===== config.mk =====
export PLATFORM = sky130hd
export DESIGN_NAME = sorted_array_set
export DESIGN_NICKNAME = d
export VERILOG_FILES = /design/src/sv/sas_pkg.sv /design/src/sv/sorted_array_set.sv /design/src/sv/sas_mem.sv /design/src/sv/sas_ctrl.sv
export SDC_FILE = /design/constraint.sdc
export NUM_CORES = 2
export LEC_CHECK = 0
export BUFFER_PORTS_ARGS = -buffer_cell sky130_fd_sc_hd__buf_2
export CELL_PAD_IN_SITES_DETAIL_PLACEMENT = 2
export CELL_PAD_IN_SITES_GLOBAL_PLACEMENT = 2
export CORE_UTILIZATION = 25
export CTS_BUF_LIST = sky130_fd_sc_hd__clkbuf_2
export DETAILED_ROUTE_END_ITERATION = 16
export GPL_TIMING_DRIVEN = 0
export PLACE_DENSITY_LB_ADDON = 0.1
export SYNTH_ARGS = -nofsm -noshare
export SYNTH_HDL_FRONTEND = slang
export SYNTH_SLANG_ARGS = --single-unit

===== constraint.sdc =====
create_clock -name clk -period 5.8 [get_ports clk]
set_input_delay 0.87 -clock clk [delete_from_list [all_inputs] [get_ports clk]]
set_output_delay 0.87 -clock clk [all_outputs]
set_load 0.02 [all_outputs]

» **Work item**: Find how many lines in the entries include the string "constraint", and state only the number.

» **Exercise output**: 2